The baseline and follow-up surveys contained five sections: demographics, knowledge, secondhand smoke exposure, desire to quit, and tobacco use behavior. The demographic sections included eight questions that inquired about the employees' age, gender, race, household income, height, and weight. The knowledge section was measured with a series of 10 questions that asked about the difficulty of quitting tobacco, safety of tobacco use, addiction, harmful substances in tobacco, and the dangers of secondhand smoke exposure. These questions were evaluated individually and as an overall knowledge score. For the overall knowledge score, the 10 questions were weighted equally and the participants received 1 point for each correct response, for a total score ranging from 0 to 10, with higher scores indicating more knowledge.
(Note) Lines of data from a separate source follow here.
===== config.mk =====
export PLATFORM = sky130hd
export DESIGN_NAME = pcie_us_cq_reg_if
export DESIGN_NICKNAME = d
export VERILOG_FILES = /design/src/rtl/pcie_us_cq_reg_if.sv
export SDC_FILE = /design/constraint.sdc
export NUM_CORES = 1
export LEC_CHECK = 0
export ABC_AREA = 1
export CAP_MARGIN = 20
export CORE_AREA = 8 8 300 302
export DETAILED_ROUTE_END_ITERATION = 8
export DIE_AREA = 0 0 308 310
export SLEW_MARGIN = 0
export SYNTH_ARGS = -nofsm -noshare
export SYNTH_HDL_FRONTEND = slang
export SYNTH_SLANG_ARGS = --single-unit

===== constraint.sdc =====
create_clock -name clk -period 3.7 [get_ports clk]
set_input_delay 0.74 -clock clk [delete_from_list [all_inputs] [get_ports clk]]
set_output_delay 0.74 -clock clk [all_outputs]
set_load 0.02 [all_outputs]

===== src/rtl/pcie_us_cq_reg_if.sv =====
// ---------------------------------------------------------------------------
// pcie_us_cq_reg_if
//   Completer-side bridge between the UltraScale PCIe CQ/CC ports and a simple
//   32-bit register bus. Single-dword memory reads/writes become one register
//   transaction; reads get a CC completion. Memory reads of other lengths and
//   IO requests get an Unsupported Request completion. Anything else is
//   dropped and flagged.
//
// Ports
//   clk, rst_n                 clock, async active-low reset
//   s_axis_cq_*                completer request stream (from hard IP)
//   m_axis_cc_*                completer completion stream (to hard IP)
//   reg_wr_addr/data/strb/en   register write request, en held until ack
//   reg_wr_ack                 register write acknowledge
//   reg_rd_addr/en             register read request, en held until ack
//   reg_rd_data/ack            register read data, valid with ack
//   completer_id(_enable)      inserted into every CC descriptor
//   status_error_cor           one-cycle pulse: register access timed out
//   status_error_uncor         one-cycle pulse: malformed/unsupported request
// ---------------------------------------------------------------------------
module pcie_us_cq_reg_if #(
   parameter int AXIS_PCIE_DATA_WIDTH    = 256,
   parameter int AXIS_PCIE_KEEP_WIDTH    = AXIS_PCIE_DATA_WIDTH/32,
   parameter int AXIS_PCIE_CQ_USER_WIDTH = (AXIS_PCIE_DATA_WIDTH == 512) ? 183 : 85,
   parameter int AXIS_PCIE_CC_USER_WIDTH = (AXIS_PCIE_DATA_WIDTH == 512) ? 81 : 33,
   parameter int REG_ADDR_WIDTH          = 16,
   parameter int TIMEOUT                 = 1024
) (
   input  logic                               clk,
   input  logic                               rst_n,

   input  logic [AXIS_PCIE_DATA_WIDTH-1:0]    s_axis_cq_tdata,
   input  logic [AXIS_PCIE_KEEP_WIDTH-1:0]    s_axis_cq_tkeep,
   input  logic                               s_axis_cq_tvalid,
   output logic                               s_axis_cq_tready,
   input  logic                               s_axis_cq_tlast,
   input  logic [AXIS_PCIE_CQ_USER_WIDTH-1:0] s_axis_cq_tuser,

   output logic [AXIS_PCIE_DATA_WIDTH-1:0]    m_axis_cc_tdata,
   output logic [AXIS_PCIE_KEEP_WIDTH-1:0]    m_axis_cc_tkeep,
   output logic                               m_axis_cc_tvalid,
   input  logic                               m_axis_cc_tready,
   output logic                               m_axis_cc_tlast,
   output logic [AXIS_PCIE_CC_USER_WIDTH-1:0] m_axis_cc_tuser,

   output logic [REG_ADDR_WIDTH-1:0]          reg_wr_addr,
   output logic [31:0]                        reg_wr_data,
   output logic [3:0]                         reg_wr_strb,
   output logic                               reg_wr_en,
   input  logic                               reg_wr_ack,
   output logic [REG_ADDR_WIDTH-1:0]          reg_rd_addr,
   output logic                               reg_rd_en,
   input  logic [31:0]                        reg_rd_data,
   input  logic                               reg_rd_ack,

   input  logic [15:0]                        completer_id,
   input  logic                               completer_id_enable,

   output logic                               status_error_cor,
   output logic                               status_error_uncor
);

   localparam logic [2:0] ST_IDLE  = 3'd0;
   localparam logic [2:0] ST_WRITE = 3'd1;
   localparam logic [2:0] ST_READ  = 3'd2;
   localparam logic [2:0] ST_CPL   = 3'd3;
   localparam logic [2:0] ST_DROP  = 3'd4;

   localparam int            TW      = $clog2(TIMEOUT) + 1;
   localparam logic [TW-1:0] TO_LAST = TW'(TIMEOUT - 1);

   // ------------------------------------------------------------------------
   // State
   // ------------------------------------------------------------------------
   logic [2:0]                state_q, state_d;
   logic                      rdy_q;
   logic [REG_ADDR_WIDTH-1:0] addr_q, addr_d;
   logic [4:0]                lo_addr_q, lo_addr_d;
   logic [3:0]                be_q, be_d;
   logic [31:0]               wdata_q, wdata_d;
   logic [31:0]               rdata_q, rdata_d;
   logic [15:0]               rid_q, rid_d;
   logic [7:0]                tag_q, tag_d;
   logic [2:0]                tc_q, tc_d;
   logic [2:0]                attr_q, attr_d;
   logic                      ur_q, ur_d;
   logic                      cpl_pend_q, cpl_pend_d;
   logic                      drain_q, drain_d;
   logic [TW-1:0]             to_cnt_q, to_cnt_d;
   logic                      err_cor_q, err_cor_d;
   logic                      err_uncor_q, err_uncor_d;

   // ------------------------------------------------------------------------
   // Request decode of the first CQ beat
   // ------------------------------------------------------------------------
   logic        cq_fire;
   logic [3:0]  cq_type;
   logic [10:0] cq_dwc;
   logic        is_wr, is_rd, is_ur;

   assign cq_fire = s_axis_cq_tvalid && s_axis_cq_tready;
   assign cq_type = s_axis_cq_tdata[78:75];
   assign cq_dwc  = s_axis_cq_tdata[74:64];
   assign is_wr   = (cq_type == 4'b0001) && (cq_dwc == 11'd1);
   assign is_rd   = (cq_type == 4'b0000) && (cq_dwc == 11'd1);
   assign is_ur   = ((cq_type == 4'b0000) && (cq_dwc != 11'd1)) ||
                    (cq_type == 4'b0010) || (cq_type == 4'b0011);

   // Held off during reset and for the first cycle after, so the hard IP
   // never sees ready while the block is still coming out of reset.
   assign s_axis_cq_tready = rdy_q && ((state_q == ST_IDLE) || (state_q == ST_DROP));

   // ------------------------------------------------------------------------
   // Next-state logic
   // ------------------------------------------------------------------------
   always_comb begin
      state_d     = state_q;
      addr_d      = addr_q;
      lo_addr_d   = lo_addr_q;
      be_d        = be_q;
      wdata_d     = wdata_q;
      rdata_d     = rdata_q;
      rid_d       = rid_q;
      tag_d       = tag_q;
      tc_d        = tc_q;
      attr_d      = attr_q;
      ur_d        = ur_q;
      cpl_pend_d  = cpl_pend_q;
      drain_d     = drain_q;
      to_cnt_d    = to_cnt_q;
      err_cor_d   = 1'b0;
      err_uncor_d = 1'b0;

      case (state_q)
         ST_IDLE: begin
            if (cq_fire) begin
               addr_d     = {s_axis_cq_tdata[REG_ADDR_WIDTH-1:2], 2'b00};
               lo_addr_d  = s_axis_cq_tdata[6:2];
               be_d       = s_axis_cq_tuser[3:0];
               wdata_d    = s_axis_cq_tdata[159:128];
               rdata_d    = 32'h0;
               rid_d      = s_axis_cq_tdata[95:80];
               tag_d      = s_axis_cq_tdata[103:96];
               tc_d       = s_axis_cq_tdata[123:121];
               attr_d     = s_axis_cq_tdata[126:124];
               ur_d       = 1'b0;
               cpl_pend_d = 1'b0;
               // Remaining beats of an oversized accepted request are
               // discarded after the register access finishes.
               drain_d    = !s_axis_cq_tlast;
               to_cnt_d   = '0;
               if (is_wr) begin
                  state_d = ST_WRITE;
               end else if (is_rd) begin
                  state_d = ST_READ;
               end else if (is_ur) begin
                  ur_d       = 1'b1;
                  cpl_pend_d = 1'b1;
                  state_d    = s_axis_cq_tlast ? ST_CPL : ST_DROP;
               end else begin
                  err_uncor_d = 1'b1;
                  state_d     = s_axis_cq_tlast ? ST_IDLE : ST_DROP;
               end
            end
         end

         ST_WRITE: begin
            // Ack takes priority over a timeout expiring in the same cycle.
            if (reg_wr_ack) begin
               state_d = drain_q ? ST_DROP : ST_IDLE;
            end else if (to_cnt_q == TO_LAST) begin
               err_cor_d = 1'b1;
               state_d   = drain_q ? ST_DROP : ST_IDLE;
            end else begin
               to_cnt_d = to_cnt_q + TW'(1);
            end
         end

         ST_READ: begin
            if (reg_rd_ack) begin
               rdata_d    = reg_rd_data;
               cpl_pend_d = 1'b1;
               state_d    = drain_q ? ST_DROP : ST_CPL;
            end else if (to_cnt_q == TO_LAST) begin
               rdata_d    = 32'hFFFF_FFFF;
               cpl_pend_d = 1'b1;
               err_cor_d  = 1'b1;
               state_d    = drain_q ? ST_DROP : ST_CPL;
            end else begin
               to_cnt_d = to_cnt_q + TW'(1);
            end
         end

         ST_DROP: begin
            if (cq_fire && s_axis_cq_tlast) begin
               drain_d = 1'b0;
               state_d = cpl_pend_q ? ST_CPL : ST_IDLE;
            end
         end

         ST_CPL: begin
            if (m_axis_cc_tready) begin
               cpl_pend_d = 1'b0;
               state_d    = ST_IDLE;
            end
         end

         default: state_d = ST_IDLE;
      endcase
   end

   always_ff @(posedge clk or negedge rst_n) begin
      if (!rst_n) begin
         state_q     <= ST_IDLE;
         rdy_q       <= 1'b0;
         addr_q      <= '0;
         lo_addr_q   <= '0;
         be_q        <= '0;
         wdata_q     <= '0;
         rdata_q     <= '0;
         rid_q       <= '0;
         tag_q       <= '0;
         tc_q        <= '0;
         attr_q      <= '0;
         ur_q        <= 1'b0;
         cpl_pend_q  <= 1'b0;
         drain_q     <= 1'b0;
         to_cnt_q    <= '0;
         err_cor_q   <= 1'b0;
         err_uncor_q <= 1'b0;
      end else begin
         state_q     <= state_d;
         rdy_q       <= 1'b1;
         addr_q      <= addr_d;
         lo_addr_q   <= lo_addr_d;
         be_q        <= be_d;
         wdata_q     <= wdata_d;
         rdata_q     <= rdata_d;
         rid_q       <= rid_d;
         tag_q       <= tag_d;
         tc_q        <= tc_d;
         attr_q      <= attr_d;
         ur_q        <= ur_d;
         cpl_pend_q  <= cpl_pend_d;
         drain_q     <= drain_d;
         to_cnt_q    <= to_cnt_d;
         err_cor_q   <= err_cor_d;
         err_uncor_q <= err_uncor_d;
      end
   end

   // ------------------------------------------------------------------------
   // Register bus
   // ------------------------------------------------------------------------
   assign reg_wr_en   = (state_q == ST_WRITE);
   assign reg_rd_en   = (state_q == ST_READ);
   assign reg_wr_addr = addr_q;
   assign reg_rd_addr = addr_q;
   assign reg_wr_data = wdata_q;
   assign reg_wr_strb = be_q;

   assign status_error_cor   = err_cor_q;
   assign status_error_uncor = err_uncor_q;

   // ------------------------------------------------------------------------
   // CC completion
   // ------------------------------------------------------------------------
   // Offset of the first enabled byte; an all-zero first_be reads as offset 0.
   function automatic logic [1:0] be_offset(input logic [3:0] be);
      casez (be)
         4'b???1: be_offset = 2'd0;
         4'b??10: be_offset = 2'd1;
         4'b?100: be_offset = 2'd2;
         4'b1000: be_offset = 2'd3;
         default: be_offset = 2'd0;
      endcase
   endfunction

   // Span from first to last enabled byte; a zero-length read reports 1.
   function automatic logic [12:0] be_count(input logic [3:0] be);
      casez (be)
         4'b1??1:                     be_count = 13'd4;
         4'b01?1, 4'b1?10:            be_count = 13'd3;
         4'b0011, 4'b0110, 4'b1100:   be_count = 13'd2;
         default:                     be_count = 13'd1;
      endcase
   endfunction

   logic [127:0] cc_desc;
   logic         in_cpl;

   assign in_cpl = (state_q == ST_CPL);

   always_comb begin
      cc_desc = '0;
      if (in_cpl) begin
         cc_desc[6:0]   = {lo_addr_q, be_offset(be_q)};
         cc_desc[28:16] = be_count(be_q);
         cc_desc[42:32] = ur_q ? 11'd0 : 11'd1;
         cc_desc[45:43] = ur_q ? 3'b001 : 3'b000;
         cc_desc[63:48] = rid_q;
         cc_desc[71:64] = tag_q;
         cc_desc[87:72] = completer_id;
         cc_desc[88]    = completer_id_enable;
         cc_desc[91:89] = tc_q;
         cc_desc[94:92] = attr_q;
         cc_desc[127:96] = ur_q ? 32'h0 : rdata_q;
      end
   end

   always_comb begin
      m_axis_cc_tdata        = '0;
      m_axis_cc_tdata[127:0] = cc_desc;
      m_axis_cc_tkeep        = '0;
      if (in_cpl) begin
         // UR carries only the 3-dword header; data completions add one dword.
         m_axis_cc_tkeep[3:0] = ur_q ? 4'b0111 : 4'b1111;
      end
   end

   assign m_axis_cc_tvalid = in_cpl;
   assign m_axis_cc_tlast  = in_cpl;
   assign m_axis_cc_tuser  = '0;

   // Most CQ descriptor/tuser bits carry nothing this bridge needs.
   logic unused_ok;
   assign unused_ok = ^{s_axis_cq_tdata, s_axis_cq_tkeep, s_axis_cq_tuser};

endmodule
Information on secondhand smoke exposure was obtained from a set of questions on a participant's exposure to secondhand smoke and attempts to avoid secondhand smoke exposure, including rules regarding smoking at home or in vehicle. Three questions assessed the desire to quit smoking on a scale ranging from 1 to 10. Tobacco use behavior was assessed with five questions that explored current tobacco use, stages of change to quit using tobacco, number of cigarettes smoked per day (≤ 10, 11–20, 21–30, ≥ 31), time from waking to first cigarette in minutes (> 60 minutes, 31–60 minutes, 6–30 minutes, ≤ 5 minutes), and dollars spent per week on tobacco (≤ $10, $11–20, $21–30, $31–40, $41–50, $51–60, $61–70, $71–80, $81–90, ≥ $91). The follow-up survey for participants at the intervention worksite also included program evaluation questions.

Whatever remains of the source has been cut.